Re: Theory about XLogFlush startup failures

From: Hiroshi Inoue <Inoue(at)tpf(dot)co(dot)jp>
To: Tom Lane <tgl(at)sss(dot)pgh(dot)pa(dot)us>
Cc: Vadim Mikheev <vmikheev(at)sectorbase(dot)com>, pgsql-hackers(at)postgreSQL(dot)org
Subject: Re: Theory about XLogFlush startup failures
Date: 2002-01-15 02:23:44
Message-ID: 3C4392B0.637CF161@tpf.co.jp
Views: Raw Message | Whole Thread | Download mbox | Resend email
Thread:
Lists: pgsql-hackers

Tom Lane wrote:
>
> I just spent some time trying to understand the mechanism behind the
> "XLogFlush: request is not satisfied" startup errors we've seen reported
> occasionally with 7.1. The only apparent way for this to happen is for
> XLogFlush to be given a garbage WAL record pointer (ie, one pointing
> beyond the current end of WAL), which presumably must be coming from
> a corrupted LSN field in a data page.
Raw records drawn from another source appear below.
**src/mpmc_pkg.sv**
```systemverilog
// Shared types and constants for the multi-pattern match counter.
`default_nettype none
package mpmc_pkg;

    localparam int WEIGHT_W = 10;
    localparam int COUNT_W  = 32;

    // Command codes carried on the input cmd field
    typedef enum logic [1:0] {
        CMD_GOTO = 2'd0,
        CMD_NODE = 2'd1,
        CMD_SCAN = 2'd2,
        CMD_NONE = 2'd3
    } t_cmd;

    // Scan sequencer states
    typedef enum logic [1:0] {
        ST_IDLE,
        ST_EDGE,
        ST_LINK,
        ST_WEIGHT
    } t_state;

    // Request from the sequencer to the count accumulator
    typedef struct packed {
        logic                add;
        logic [WEIGHT_W-1:0] weight;
        logic                last;
    } t_acc_req;

endpackage
`default_nettype wire

```
**src/mpmc_accum.sv**
```systemverilog
// Saturating match count accumulator and result output register.
`default_nettype none
module mpmc_accum (
    input  wire logic                           i_clk,
    input  wire logic                           i_rst_n,
    input  wire mpmc_pkg::t_acc_req             i_req,
    output logic                                o_out_free,
    output logic                                o_valid,
    input  wire logic                           i_ready,
    output logic [mpmc_pkg::COUNT_W-1:0]        o_match_count
);

    logic [mpmc_pkg::COUNT_W-1:0] r_count;
    logic [mpmc_pkg::COUNT_W-1:0] r_out;
    logic                         r_out_valid;
    logic [mpmc_pkg::COUNT_W:0]   w_sum;
    logic [mpmc_pkg::COUNT_W-1:0] w_sat;

    // add with clamp at all ones
    assign w_sum = {1'b0, r_count}
                 + {{(mpmc_pkg::COUNT_W + 1 - mpmc_pkg::WEIGHT_W){1'b0}}, i_req.weight};
    assign w_sat = w_sum[mpmc_pkg::COUNT_W] ? {mpmc_pkg::COUNT_W{1'b1}}
                                            : w_sum[mpmc_pkg::COUNT_W-1:0];

    assign o_out_free = !r_out_valid || i_ready;

    // running count
    always_ff @(posedge i_clk) begin
        if (!i_rst_n) begin
            r_count <= '0;
        end else if (i_req.add) begin
            r_count <= i_req.last ? '0 : w_sat;
        end
    end

    // output beat register
    always_ff @(posedge i_clk) begin
        if (!i_rst_n) begin
            r_out_valid <= 1'b0;
        end else if (i_req.add && i_req.last) begin
            r_out_valid <= 1'b1;
        end else if (i_ready) begin
            r_out_valid <= 1'b0;
        end
    end

    always_ff @(posedge i_clk) begin
        if (i_req.add && i_req.last) begin
            r_out <= w_sat;
        end
    end

    assign o_valid       = r_out_valid;
    assign o_match_count = r_out;

endmodule
`default_nettype wire
```
**config.mk**
```make
export PLATFORM = sky130hd
export DESIGN_NAME = mpmc_accum
export DESIGN_NICKNAME = d
export VERILOG_FILES = /design/src/mpmc_pkg.sv /design/src/mpmc_accum.sv
export SDC_FILE = /design/constraint.sdc
export NUM_CORES = 1
export LEC_CHECK = 0
export BUFFER_PORTS_ARGS = -buffer_cell sky130_fd_sc_hd__buf_2
export CORE_MARGIN = 1.5
export CORE_UTILIZATION = 28
export CTS_CLUSTER_DIAMETER = 150
export DETAILED_ROUTE_END_ITERATION = 6
export PLACE_DENSITY = 0.43
export SYNTH_ARGS = -nofsm -noshare
export SYNTH_HDL_FRONTEND = slang
export SYNTH_SLANG_ARGS = --single-unit
```
**constraint.sdc**
```tcl
create_clock -name i_clk -period 3.2 [get_ports i_clk]
set_input_delay 0.48 -clock i_clk [delete_from_list [all_inputs] [get_ports i_clk]]
set_output_delay 0.48 -clock i_clk [all_outputs]
set_load 0.01 [all_outputs]
```
==> results.toml <==
[clock_tree]
cts_tree = "yes"
holdBufCountCts = 0
cts_buffer_depth = 2
clk_latency_ns = 0.34
cts-root-buf = "clkbuf_16"
cts_resized = 0
post_cts_buffers = 0
cts.sinks = 65
clk_pin_slew_worst_paths_ns = 0.05
cts_buffers = 9
cts_max_level = 3

[route]
drcViolationCount = 0
drt-pass1-iter-count = 4
vias = 2968
first_iter_violations = 186
vias_per_cell = 4.99
drt.antenna.violating_nets = 0
wl_per_cell_um = 15.9
totalWireLength_um = 9490

[synth]
ys_seq_area_frac = 0.455
ys_ff_latch = 65
synth_area_mm2 = 0.00357
async_reset_ff_frac = 0
yosysWarningCount = 0
postSynthAreaPerCell_um2 = 9.62
synth-edff-count = 32
syn-num-nets = 397
synthCells = 371
synthFlopType = "dfxtp_1"
synth_cell_types = 62

[place]
place.gp.congestion = 0.782
port_buffers = 48
hpwl_um = 6640
post-place-ws_ns = 0.274

[critical_path]
crit_family = "compound AO/OA/AOI/OAI gates"
startpoint = "r_count[0]"
critPathLaunchType = "flip-flop"
r2r-start = "r_count[0]"
cp_num_buf_inv = 1
reg2regPathDepth = 9
cp_slowest_cell = "fa_1"
rrSetupSlack_ns = 0.57
crit_chain = "ha_1 > fa_1 > a21o_1 > a221oi_2 > o211a_1 > or4_4 > buf_12 > o21ai_0 > a22o_1"
critPathArrivalTime_ns = 2.86
crit_path_end_kind = "flip-flop"
r2r_end = "r_count[10]"
path_max_fanout = 18
worstSetupEndpoint = "r_count[10]"
cpPeakStageDelay_ns = 0.41
worst-setup-path-type = "flip-flop to flip-flop"
cp.required_ns = 3.43
path_depth = 9

[outcome]
status = "completed"

[floorplan]
num_rows = 41
fp.dieW_um = 116
core_region_area_mm2 = 0.0125
die_height_um = 116
dieArea_mm2 = 0.0134
start_util = 0.285
boundaryPins = 49

[timing]
slew_headroom = 0.437
tightest_slew_ns = 0.840
period_share = 0.822
fmax_mhz = 380
period_needed_ns = 2.63
timing.final.ws_setup_ns = 0.568
slew_violations = 0
grt_setup_unrepaired = "no"
hold_violations = 0
setup_tns_ns = 0
setup_viol = 0
finalClockSkew_ns = 0.00808

[power]
leakagePower_nw = 1.65
p_per_area_mw_per_mm2 = 494
vdd.ir_drop.worst_mv = 0.157
power_w = 0.00214

[global_routing]
grt_pass1_wl_um = 15100
grt_util_all_layers = 0.150
overflow = 0
antenna_found_initial = 0
grt_max_degree = 20
grt_pass1_vias = 2872

[hold_path]
hold_path_class = "input port to flip-flop"

[finish]
drive_above_1_share = 0.208
diodes = 0
area_growth_pct = 21.4
final_nets = 444
fillCellCount = 1305

[run]
cap_violations = 0
[logic make-up after synthesis]
logic type      count (synthesis)  synth area share
simple gates                  143             0.209
xor+xnor                       17            0.0417
mux                             5            0.0147
buf+inv                        33            0.0428
flops                          65             0.455
compound gates                 97             0.197
fa+ha+maj                      11            0.0407
[metal layers]
layer	up-vias	GRT usage	routed length (um)	share of wire
li1	1499	-	-	-
met1	1382	0.187	4440	0.47
met2	74	0.238	4380	0.46
met3	13	0.0413	487	0.051
met4	0	0.0748	170	0.018
met5	-	0	0	0
[cell usage in the layout, fill, tap and decap left out, types with 13 or more instances in the layout]
| cell | n |
|---|---|
| buf_2 | 48 |
| nand2_1 | 39 |
| dfxtp_1 | 33 |
| edfxtp_1 | 32 |
| nand3_1 | 20 |
| nor2_1 | 18 |
| a21oi_1 | 18 |
| o21ai_0 | 15 |
| nor3_1 | 13 |
[flip-flops by register name, summed over array words and instances (netlist names)]
| name | flops |
|---|---|
| o_match_count | 32 |
| o_valid | 1 |
| r_count | 32 |
[through the flow]
stage                     hold slack (ns)   util  cell area, um2  cells
after floorplan                     0.446      -            3570    371
after global placement              0.461  0.321            4020    579
after detailed placement            0.466  0.321            4020    579
after CTS                           0.426  0.346            4330    595
after global routing                0.446  0.346            4330    595
final                               0.443  0.346            4330    595
[layout make-up]
class                   count  area (um2)  area share
clock buffers              14         274      0.0633
clock inverters             2        35.0     0.00809
inverters                  10        37.5     0.00867
multi-input cells         273        1800       0.416
flip-flops and latches     65        1620       0.374
well taps                 172         215      0.0497
repair buffers             59         348      0.0803
[report_power, final]
| group | switching, W | leakage (nW) | internal (W) |
|---|---|---|---|
| sequential | 0.0000103 | 0.547 | 0.000908 |
| combinational | 0.000121 | 0.950 | 0.0000783 |
| clock | 0.000356 | 0.153 | 0.000666 |
[Yosys cell counts (6+ instances only)]
master	instances	area (um2)
nand2b_1	6	37.5
nand3_1	20	100
nor2_1	18	67.6
buf_2	11	55.1
clkbuf_1	10	37.5
nor3_1	13	65.1
xor2_1	8	70.1
dfxtp_1	33	661
and3_1	12	75.1
a31oi_1	7	43.8
nand4_1	8	50.1
a22o_1	12	105
inv_1	9	33.8
nand2_1	39	146
edfxtp_1	32	961
ha_1	10	125
o21ai_0	15	75.1
xnor2_1	9	78.8
and2_1	6	37.5
a21oi_1	18	90.1
[worst register-to-register path: stages, from the launching register on]
cell	delay, ns
dfxtp_1	0.31
ha_1	0.20
fa_1	0.41
a21o_1	0.22
a221oi_2	0.35
o211a_1	0.31
or4_4	0.23
buf_12	0.17
o21ai_0	0.10
a22o_1	0.23
[worst min-delay path by stage]
stage | startpoint | endpoint | cells past startpoint
global route | i_rst_n | o_valid | 2
finish | i_ready | o_valid | 3
detailed placement | r_count[2] | r_count[2] | 1
CTS | i_ready | o_valid | 3
floorplan | r_count[0] | r_count[0] | 1
global placement | r_count[5] | r_count[5] | 1
(Power assumes the default switching activity.)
Well, that's not too hard to
> believe during normal operation: say the disk drive drops some bits in
> the LSN field, and we read the page in, and don't have any immediate
> need to change it (which would cause the LSN to be overwritten); but we
> do find some transaction status hint bits to set, so the page gets
> marked dirty. Then when the page is written out, bufmgr will try to
> flush xlog using the corrupted LSN pointer.

I agree with you at least at the point that we had better
continue FlushBufferPool() even though STOP-error occurs.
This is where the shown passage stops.